Paul Celan once described a poem as "a letter in a bottle thrown to sea with the-surely not always strong-hope that it may somehow wash up somewhere, perhaps on the shoreline of the heart." Osip Mandelstam likened the poet to "the shipwrecked sailor who throws a sealed bottle into the sea at a critical moment," and a poem to a "testament of the deceased" that will find "its secret addressee."
The hope incarnated in poetry took on new force this spring when Michael Wall of Derrymore, Ireland, plucked a bottle out of the ocean and found a letter inside dated September 2, 1979 asking the recipient to please write back. A pair of teenage girls had dropped the bottle off a Nantucket (Massachusetts) ferry twenty-one years and three-thousand miles ago. Theirs was the work of a perfect summer day, spontaneously undertaken and skillfully executed.

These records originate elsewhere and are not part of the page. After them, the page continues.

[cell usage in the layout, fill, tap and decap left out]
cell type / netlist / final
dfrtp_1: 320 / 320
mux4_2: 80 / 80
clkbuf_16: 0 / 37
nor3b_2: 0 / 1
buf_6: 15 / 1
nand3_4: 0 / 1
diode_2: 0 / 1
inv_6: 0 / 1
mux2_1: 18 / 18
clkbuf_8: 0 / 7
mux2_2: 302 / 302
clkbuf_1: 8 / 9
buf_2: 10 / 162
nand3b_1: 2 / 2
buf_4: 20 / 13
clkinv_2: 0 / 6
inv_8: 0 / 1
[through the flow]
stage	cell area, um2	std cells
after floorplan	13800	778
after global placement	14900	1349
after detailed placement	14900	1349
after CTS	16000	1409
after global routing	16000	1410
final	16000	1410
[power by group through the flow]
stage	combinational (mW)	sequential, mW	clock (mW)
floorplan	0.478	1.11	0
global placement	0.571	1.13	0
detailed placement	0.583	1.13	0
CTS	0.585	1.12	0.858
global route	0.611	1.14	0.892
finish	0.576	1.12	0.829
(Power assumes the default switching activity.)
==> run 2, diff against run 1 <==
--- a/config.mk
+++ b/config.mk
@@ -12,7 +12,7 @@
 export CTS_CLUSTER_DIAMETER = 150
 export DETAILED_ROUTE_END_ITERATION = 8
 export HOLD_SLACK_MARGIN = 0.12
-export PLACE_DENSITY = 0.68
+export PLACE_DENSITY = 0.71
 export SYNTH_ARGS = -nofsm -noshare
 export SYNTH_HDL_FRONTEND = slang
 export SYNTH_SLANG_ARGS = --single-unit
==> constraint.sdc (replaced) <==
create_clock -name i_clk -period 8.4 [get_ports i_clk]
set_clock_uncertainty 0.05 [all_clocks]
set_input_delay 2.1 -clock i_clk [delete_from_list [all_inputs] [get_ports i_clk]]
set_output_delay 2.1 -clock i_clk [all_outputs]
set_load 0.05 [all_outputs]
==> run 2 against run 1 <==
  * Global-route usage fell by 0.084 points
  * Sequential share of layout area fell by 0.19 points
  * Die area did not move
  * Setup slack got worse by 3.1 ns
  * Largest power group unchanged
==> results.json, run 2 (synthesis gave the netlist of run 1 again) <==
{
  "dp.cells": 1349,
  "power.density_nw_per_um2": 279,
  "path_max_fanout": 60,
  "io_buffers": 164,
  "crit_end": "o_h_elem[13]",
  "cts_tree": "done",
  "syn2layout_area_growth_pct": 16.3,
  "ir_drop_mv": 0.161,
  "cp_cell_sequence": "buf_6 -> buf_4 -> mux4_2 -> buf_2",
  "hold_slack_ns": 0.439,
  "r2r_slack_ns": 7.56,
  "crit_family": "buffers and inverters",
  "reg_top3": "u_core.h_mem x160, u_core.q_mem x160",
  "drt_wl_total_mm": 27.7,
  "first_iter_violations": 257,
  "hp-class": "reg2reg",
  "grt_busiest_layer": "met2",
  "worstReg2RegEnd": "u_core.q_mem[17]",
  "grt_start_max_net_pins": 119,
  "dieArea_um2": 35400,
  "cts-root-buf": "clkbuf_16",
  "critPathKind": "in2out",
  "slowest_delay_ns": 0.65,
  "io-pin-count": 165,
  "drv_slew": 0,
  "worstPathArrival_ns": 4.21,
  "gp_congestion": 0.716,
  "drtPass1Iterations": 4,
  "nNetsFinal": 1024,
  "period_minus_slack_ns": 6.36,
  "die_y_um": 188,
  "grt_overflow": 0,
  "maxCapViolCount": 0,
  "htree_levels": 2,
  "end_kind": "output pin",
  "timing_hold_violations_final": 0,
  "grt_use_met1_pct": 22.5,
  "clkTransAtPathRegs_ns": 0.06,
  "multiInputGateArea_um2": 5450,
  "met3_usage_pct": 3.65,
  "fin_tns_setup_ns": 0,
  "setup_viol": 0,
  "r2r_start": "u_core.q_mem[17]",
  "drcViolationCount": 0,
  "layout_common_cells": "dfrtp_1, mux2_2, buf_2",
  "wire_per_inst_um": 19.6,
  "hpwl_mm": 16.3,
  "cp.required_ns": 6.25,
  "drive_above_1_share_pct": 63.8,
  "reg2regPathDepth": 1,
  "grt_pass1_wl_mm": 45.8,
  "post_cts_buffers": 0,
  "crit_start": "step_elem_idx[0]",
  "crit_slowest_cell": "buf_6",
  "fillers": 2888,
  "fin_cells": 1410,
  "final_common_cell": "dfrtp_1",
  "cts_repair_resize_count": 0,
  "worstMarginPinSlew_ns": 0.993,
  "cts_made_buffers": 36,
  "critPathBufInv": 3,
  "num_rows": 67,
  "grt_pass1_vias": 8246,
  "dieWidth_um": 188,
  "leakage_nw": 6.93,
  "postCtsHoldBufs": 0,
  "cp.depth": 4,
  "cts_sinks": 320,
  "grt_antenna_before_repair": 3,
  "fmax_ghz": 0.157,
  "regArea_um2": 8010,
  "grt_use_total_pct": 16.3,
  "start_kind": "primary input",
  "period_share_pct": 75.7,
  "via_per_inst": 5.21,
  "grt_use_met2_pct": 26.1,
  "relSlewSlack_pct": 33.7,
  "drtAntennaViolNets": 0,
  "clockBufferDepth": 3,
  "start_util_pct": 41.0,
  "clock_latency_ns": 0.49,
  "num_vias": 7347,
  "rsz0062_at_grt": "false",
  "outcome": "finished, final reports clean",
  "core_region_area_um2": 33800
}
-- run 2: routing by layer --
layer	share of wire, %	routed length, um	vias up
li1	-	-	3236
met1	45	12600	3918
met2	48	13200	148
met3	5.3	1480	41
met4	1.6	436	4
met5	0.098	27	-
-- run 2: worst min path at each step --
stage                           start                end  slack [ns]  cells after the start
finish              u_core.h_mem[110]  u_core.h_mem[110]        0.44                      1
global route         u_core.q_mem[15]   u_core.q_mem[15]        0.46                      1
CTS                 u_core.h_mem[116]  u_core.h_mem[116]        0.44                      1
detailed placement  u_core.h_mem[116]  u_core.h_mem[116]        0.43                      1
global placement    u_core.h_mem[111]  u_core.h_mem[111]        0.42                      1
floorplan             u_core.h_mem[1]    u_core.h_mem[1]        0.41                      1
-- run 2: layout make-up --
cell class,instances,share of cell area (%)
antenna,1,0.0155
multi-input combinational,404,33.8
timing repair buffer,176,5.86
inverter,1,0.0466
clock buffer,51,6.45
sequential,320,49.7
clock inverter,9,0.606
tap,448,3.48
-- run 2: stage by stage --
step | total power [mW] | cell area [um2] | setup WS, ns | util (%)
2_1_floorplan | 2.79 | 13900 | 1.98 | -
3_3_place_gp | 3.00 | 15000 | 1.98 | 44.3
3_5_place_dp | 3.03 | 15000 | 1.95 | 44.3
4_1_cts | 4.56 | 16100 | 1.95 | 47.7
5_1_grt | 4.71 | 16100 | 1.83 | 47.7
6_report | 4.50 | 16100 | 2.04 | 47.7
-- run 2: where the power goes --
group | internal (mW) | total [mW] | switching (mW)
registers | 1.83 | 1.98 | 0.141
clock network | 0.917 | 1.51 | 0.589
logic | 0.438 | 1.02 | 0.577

Wall lives in the same town, works in the same mill, and fishes the same shore he did as a young man in the summer of 1979, the Boston Globe (May 12) reported. The long-parted women have had peripatetic adulthoods. He met the bottle’s advent with an understated awe-"a long journey, you know." They confessed to a rush of longing for things past. The trio plans to meet soon.
Here is an instance of the world’s grace, a happy confluence of human attention and natural caprice, and a reminder of the beauty and pleasure which may come into being when we act and write toward a future unknown to us.